* _ASSIGNMENT_
Give back the entries verbatim.

* _DATA FOR REVIEW_
module coc_output_ctl
   import coc_pkg::*;
(
   input  wire logic                  clk_i,
   input  wire logic                  sys_rst_i,
   input  wire logic                  power_down_pin_i,
   input  wire logic [COC_PORTS-1:0]  rx_lock_i,
   input  wire logic                  rx_link_clk_i,
   input  wire logic [1:0]            rx_port_i,
   input  wire logic [7:0]            rx_data_i,
   output logic                       rx_ready_o,
   input  wire logic                  reg_we_i,
   input  wire logic [7:0]            reg_addr_i,
   input  wire logic [7:0]            reg_wdata_i,
   output logic [7:0]                 reg_rdata_o,
   output logic                       csi_oe_o,
   output logic                       csi_hs0_o,
   output logic                       csi_valid_o,
   input  wire logic                  csi_ready_i,
   output logic [COC_WORD_W-1:0]      csi_data_o,
   output logic                       csi_sync_line_o,
   output logic                       csi_cont_clk_o,
   output logic                       csi_per_cal_o
);
   typedef struct packed {
      logic                  pdb_m;
      logic                  pdb_s;
      logic [COC_PORTS-1:0]  lock_m;
      logic [COC_PORTS-1:0]  lock_s;
      logic                  lclk_m;
      logic                  lclk_s;
      logic                  lclk_p;
      coc_word_t             word_m;
      coc_word_t             word_s;
      logic [7:0]            gen_cfg;
      logic [7:0]            fwd_map;
      logic [7:0]            fwd_mode;
      logic [7:0]            tx_ctl;
      logic [7:0]            tx_ctl2;
      coc_pin_t              pin;
      logic [7:0]            rdata;
      logic                  out_valid;
      logic [COC_WORD_W-1:0] out_data;
   } coc_st_t;

   coc_st_t                st_q;
   coc_st_t                st_d;
   coc_pin_t               pin_nx;
   coc_reg_req_t           req;
   logic [COC_PORTS-1:0]   port_en;
   logic                   tx_lock;
   logic                   tx_en;
   logic                   link_rise;
   logic                   push_valid;
   logic                   push_ready;
   logic                   pop_valid;
   logic                   pop_ready;
   logic [COC_WORD_W-1:0]  pop_data;

   assign req       = '{we: reg_we_i, addr: reg_addr_i, wdata: reg_wdata_i};
   // a clear bit forwards its port, so all-zero forwards every port
   assign port_en   = ~st_q.fwd_map[COC_PORTS-1:0];                       // RULE11
   assign tx_lock   = |(st_q.lock_s & port_en);                           // RULE5 RULE6
   assign tx_en     = st_q.tx_ctl[COC_BIT_TX_EN];
   assign link_rise = st_q.lclk_s && !st_q.lclk_p;
   // words from unmapped ports never enter the stream
   assign push_valid = link_rise && tx_en && port_en[st_q.word_s.port]
                       && st_q.lock_s[st_q.word_s.port];
   // refill only while the pins carry traffic and go on doing so, so the fifo keeps its words
   assign pop_ready  = (st_q.pin == COC_PIN_VALID) && (pin_nx == COC_PIN_VALID) && tx_en
                       && (!st_q.out_valid || csi_ready_i);

   // fixed priority: power-down, sleep select, drive enable, activity
   always_comb begin
      if (!st_q.pdb_s) begin
         pin_nx = COC_PIN_HIZ;                                             // RULE1 RULE13
      end else if (!st_q.gen_cfg[COC_BIT_SLEEP_SEL]) begin
         pin_nx = COC_PIN_HS0;                                             // RULE2
      end else if (!st_q.gen_cfg[COC_BIT_DRIVE_EN]) begin
         pin_nx = COC_PIN_HIZ;                                             // RULE3
      end else if (tx_lock) begin
         pin_nx = COC_PIN_VALID;                                           // RULE4
      end else begin
         pin_nx = COC_PIN_HIZ;                                             // RULE4
      end
   end

   coc_fifo #(
      .W (COC_WORD_W),
      .D (COC_FIFO_DEPTH)
   ) u_fifo (
      .clk_i       (clk_i),
      .sys_rst_i   (sys_rst_i),
      .in_valid_i  (push_valid),
      .in_ready_o  (push_ready),
      .in_data_i   (st_q.word_s),
      .out_valid_o (pop_valid),
      .out_ready_i (pop_ready),
      .out_data_o  (pop_data)
   );

   always_comb begin
      st_d        = st_q;
      st_d.pdb_m  = power_down_pin_i;
      st_d.pdb_s  = st_q.pdb_m;
      st_d.lock_m = rx_lock_i;
      st_d.lock_s = st_q.lock_m;
      st_d.lclk_m = rx_link_clk_i;
      st_d.lclk_s = st_q.lclk_m;
      st_d.lclk_p = st_q.lclk_s;
      st_d.word_m = '{port: rx_port_i, data: rx_data_i};
      st_d.word_s = st_q.word_m;
      st_d.pin    = pin_nx;                                                // RULE13

      if (req.we) begin
         unique case (req.addr)
            COC_OFS_GEN_CFG:  st_d.gen_cfg  = req.wdata;
            COC_OFS_FWD_MAP:  st_d.fwd_map  = req.wdata;                   // RULE11
            COC_OFS_FWD_MODE: st_d.fwd_mode = req.wdata;                   // RULE10
            COC_OFS_TX_CTL:   st_d.tx_ctl   = req.wdata;
            COC_OFS_TX_CTL2:  st_d.tx_ctl2  = req.wdata;
            default: ;
         endcase
      end

      unique case (req.addr)
         COC_OFS_GEN_CFG:  st_d.rdata = st_q.gen_cfg;
         COC_OFS_STATUS:   st_d.rdata = {2'b00, st_q.pin, st_q.lock_s};
         COC_OFS_FWD_MAP:  st_d.rdata = st_q.fwd_map;
         COC_OFS_FWD_MODE: st_d.rdata = st_q.fwd_mode;
         COC_OFS_TX_CTL:   st_d.rdata = st_q.tx_ctl;
         COC_OFS_TX_CTL2:  st_d.rdata = st_q.tx_ctl2;
         default:          st_d.rdata = 8'h00;
      endcase

      // the staged word falls with the pin state, so no word outlives lock
      if (pin_nx != COC_PIN_VALID || !tx_en) begin                         // RULE4
         st_d.out_valid = 1'b0;
      end else if (pop_ready) begin
         st_d.out_valid = pop_valid;
         if (pop_valid) begin
            st_d.out_data = pop_data;
         end
      end
   end

   always_ff @(posedge clk_i) begin
      if (sys_rst_i) begin
         st_q          <= '0;
         st_q.gen_cfg  <= COC_RST_GEN_CFG;
         st_q.fwd_map  <= COC_RST_FWD_MAP;
         st_q.fwd_mode <= COC_RST_FWD_MODE;
         st_q.tx_ctl   <= COC_RST_TX_CTL;
         st_q.tx_ctl2  <= COC_RST_TX_CTL2;
         st_q.pin      <= COC_PIN_HIZ;
      end else begin
         st_q <= st_d;
      end
   end

   assign rx_ready_o      = push_ready;
   assign reg_rdata_o     = st_q.rdata;
   assign csi_oe_o        = (st_q.pin != COC_PIN_HIZ);
   assign csi_hs0_o       = (st_q.pin == COC_PIN_HS0);
   assign csi_valid_o     = st_q.out_valid;
   assign csi_data_o      = st_q.out_data;
   assign csi_sync_line_o = (st_q.fwd_mode == COC_FWD_SYNC_LINE);          // RULE10
   assign csi_cont_clk_o  = st_q.tx_ctl[COC_BIT_CONT_CLK];
   assign csi_per_cal_o   = st_q.tx_ctl2[COC_BIT_PER_CAL];
endmodule : coc_output_ctl
`default_nettype wire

* _ANSWER BOX_
module coc_output_ctl
   import coc_pkg::*;
(
   input  wire logic                  clk_i,
   input  wire logic                  sys_rst_i,
   input  wire logic                  power_down_pin_i,
   input  wire logic [COC_PORTS-1:0]  rx_lock_i,
   input  wire logic                  rx_link_clk_i,
   input  wire logic [1:0]            rx_port_i,
   input  wire logic [7:0]            rx_data_i,
   output logic                       rx_ready_o,
   input  wire logic                  reg_we_i,
   input  wire logic [7:0]            reg_addr_i,
   input  wire logic [7:0]            reg_wdata_i,
   output logic [7:0]                 reg_rdata_o,
   output logic                       csi_oe_o,
   output logic                       csi_hs0_o,
   output logic                       csi_valid_o,
   input  wire logic                  csi_ready_i,
   output logic [COC_WORD_W-1:0]      csi_data_o,
   output logic                       csi_sync_line_o,
   output logic                       csi_cont_clk_o,
   output logic                       csi_per_cal_o
);
   typedef struct packed {
      logic                  pdb_m;
      logic                  pdb_s;
      logic [COC_PORTS-1:0]  lock_m;
      logic [COC_PORTS-1:0]  lock_s;
      logic                  lclk_m;
      logic                  lclk_s;
      logic                  lclk_p;
      coc_word_t             word_m;
      coc_word_t             word_s;
      logic [7:0]            gen_cfg;
      logic [7:0]            fwd_map;
      logic [7:0]            fwd_mode;
      logic [7:0]            tx_ctl;
      logic [7:0]            tx_ctl2;
      coc_pin_t              pin;
      logic [7:0]            rdata;
      logic                  out_valid;
      logic [COC_WORD_W-1:0] out_data;
   } coc_st_t;

   coc_st_t                st_q;
   coc_st_t                st_d;
   coc_pin_t               pin_nx;
   coc_reg_req_t           req;
   logic [COC_PORTS-1:0]   port_en;
   logic                   tx_lock;
   logic                   tx_en;
   logic                   link_rise;
   logic                   push_valid;
   logic                   push_ready;
   logic                   pop_valid;
   logic                   pop_ready;
   logic [COC_WORD_W-1:0]  pop_data;

   assign req       = '{we: reg_we_i, addr: reg_addr_i, wdata: reg_wdata_i};
   // a clear bit forwards its port, so all-zero forwards every port
   assign port_en   = ~st_q.fwd_map[COC_PORTS-1:0];                       // RULE11
   assign tx_lock   = |(st_q.lock_s & port_en);                           // RULE5 RULE6
   assign tx_en     = st_q.tx_ctl[COC_BIT_TX_EN];
   assign link_rise = st_q.lclk_s && !st_q.lclk_p;
   // words from unmapped ports never enter the stream
   assign push_valid = link_rise && tx_en && port_en[st_q.word_s.port]
                       && st_q.lock_s[st_q.word_s.port];
   // refill only while the pins carry traffic and go on doing so, so the fifo keeps its words
   assign pop_ready  = (st_q.pin == COC_PIN_VALID) && (pin_nx == COC_PIN_VALID) && tx_en
                       && (!st_q.out_valid || csi_ready_i);

   // fixed priority: power-down, sleep select, drive enable, activity
   always_comb begin
      if (!st_q.pdb_s) begin
         pin_nx = COC_PIN_HIZ;                                             // RULE1 RULE13
      end else if (!st_q.gen_cfg[COC_BIT_SLEEP_SEL]) begin
         pin_nx = COC_PIN_HS0;                                             // RULE2
      end else if (!st_q.gen_cfg[COC_BIT_DRIVE_EN]) begin
         pin_nx = COC_PIN_HIZ;                                             // RULE3
      end else if (tx_lock) begin
         pin_nx = COC_PIN_VALID;                                           // RULE4
      end else begin
         pin_nx = COC_PIN_HIZ;                                             // RULE4
      end
   end

   coc_fifo #(
      .W (COC_WORD_W),
      .D (COC_FIFO_DEPTH)
   ) u_fifo (
      .clk_i       (clk_i),
      .sys_rst_i   (sys_rst_i),
      .in_valid_i  (push_valid),
      .in_ready_o  (push_ready),
      .in_data_i   (st_q.word_s),
      .out_valid_o (pop_valid),
      .out_ready_i (pop_ready),
      .out_data_o  (pop_data)
   );

   always_comb begin
      st_d        = st_q;
      st_d.pdb_m  = power_down_pin_i;
      st_d.pdb_s  = st_q.pdb_m;
      st_d.lock_m = rx_lock_i;
      st_d.lock_s = st_q.lock_m;
      st_d.lclk_m = rx_link_clk_i;
      st_d.lclk_s = st_q.lclk_m;
      st_d.lclk_p = st_q.lclk_s;
      st_d.word_m = '{port: rx_port_i, data: rx_data_i};
      st_d.word_s = st_q.word_m;
      st_d.pin    = pin_nx;                                                // RULE13

      if (req.we) begin
         unique case (req.addr)
            COC_OFS_GEN_CFG:  st_d.gen_cfg  = req.wdata;
            COC_OFS_FWD_MAP:  st_d.fwd_map  = req.wdata;                   // RULE11
            COC_OFS_FWD_MODE: st_d.fwd_mode = req.wdata;                   // RULE10
            COC_OFS_TX_CTL:   st_d.tx_ctl   = req.wdata;
            COC_OFS_TX_CTL2:  st_d.tx_ctl2  = req.wdata;
            default: ;
         endcase
      end

      unique case (req.addr)
         COC_OFS_GEN_CFG:  st_d.rdata = st_q.gen_cfg;
         COC_OFS_STATUS:   st_d.rdata = {2'b00, st_q.pin, st_q.lock_s};
         COC_OFS_FWD_MAP:  st_d.rdata = st_q.fwd_map;
         COC_OFS_FWD_MODE: st_d.rdata = st_q.fwd_mode;
         COC_OFS_TX_CTL:   st_d.rdata = st_q.tx_ctl;
         COC_OFS_TX_CTL2:  st_d.rdata = st_q.tx_ctl2;
         default:          st_d.rdata = 8'h00;
      endcase

      // the staged word falls with the pin state, so no word outlives lock
      if (pin_nx != COC_PIN_VALID || !tx_en) begin                         // RULE4
         st_d.out_valid = 1'b0;
      end else if (pop_ready) begin
         st_d.out_valid = pop_valid;
         if (pop_valid) begin
            st_d.out_data = pop_data;
         end
      end
   end

   always_ff @(posedge clk_i) begin
      if (sys_rst_i) begin
         st_q          <= '0;
         st_q.gen_cfg  <= COC_RST_GEN_CFG;
         st_q.fwd_map  <= COC_RST_FWD_MAP;
         st_q.fwd_mode <= COC_RST_FWD_MODE;
         st_q.tx_ctl   <= COC_RST_TX_CTL;
         st_q.tx_ctl2  <= COC_RST_TX_CTL2;
         st_q.pin      <= COC_PIN_HIZ;
      end else begin
         st_q <= st_d;
      end
   end

   assign rx_ready_o      = push_ready;
   assign reg_rdata_o     = st_q.rdata;
   assign csi_oe_o        = (st_q.pin != COC_PIN_HIZ);
   assign csi_hs0_o       = (st_q.pin == COC_PIN_HS0);
   assign csi_valid_o     = st_q.out_valid;
   assign csi_data_o      = st_q.out_data;
   assign csi_sync_line_o = (st_q.fwd_mode == COC_FWD_SYNC_LINE);          // RULE10
   assign csi_cont_clk_o  = st_q.tx_ctl[COC_BIT_CONT_CLK];
   assign csi_per_cal_o   = st_q.tx_ctl2[COC_BIT_PER_CAL];
endmodule : coc_output_ctl
`default_nettype wire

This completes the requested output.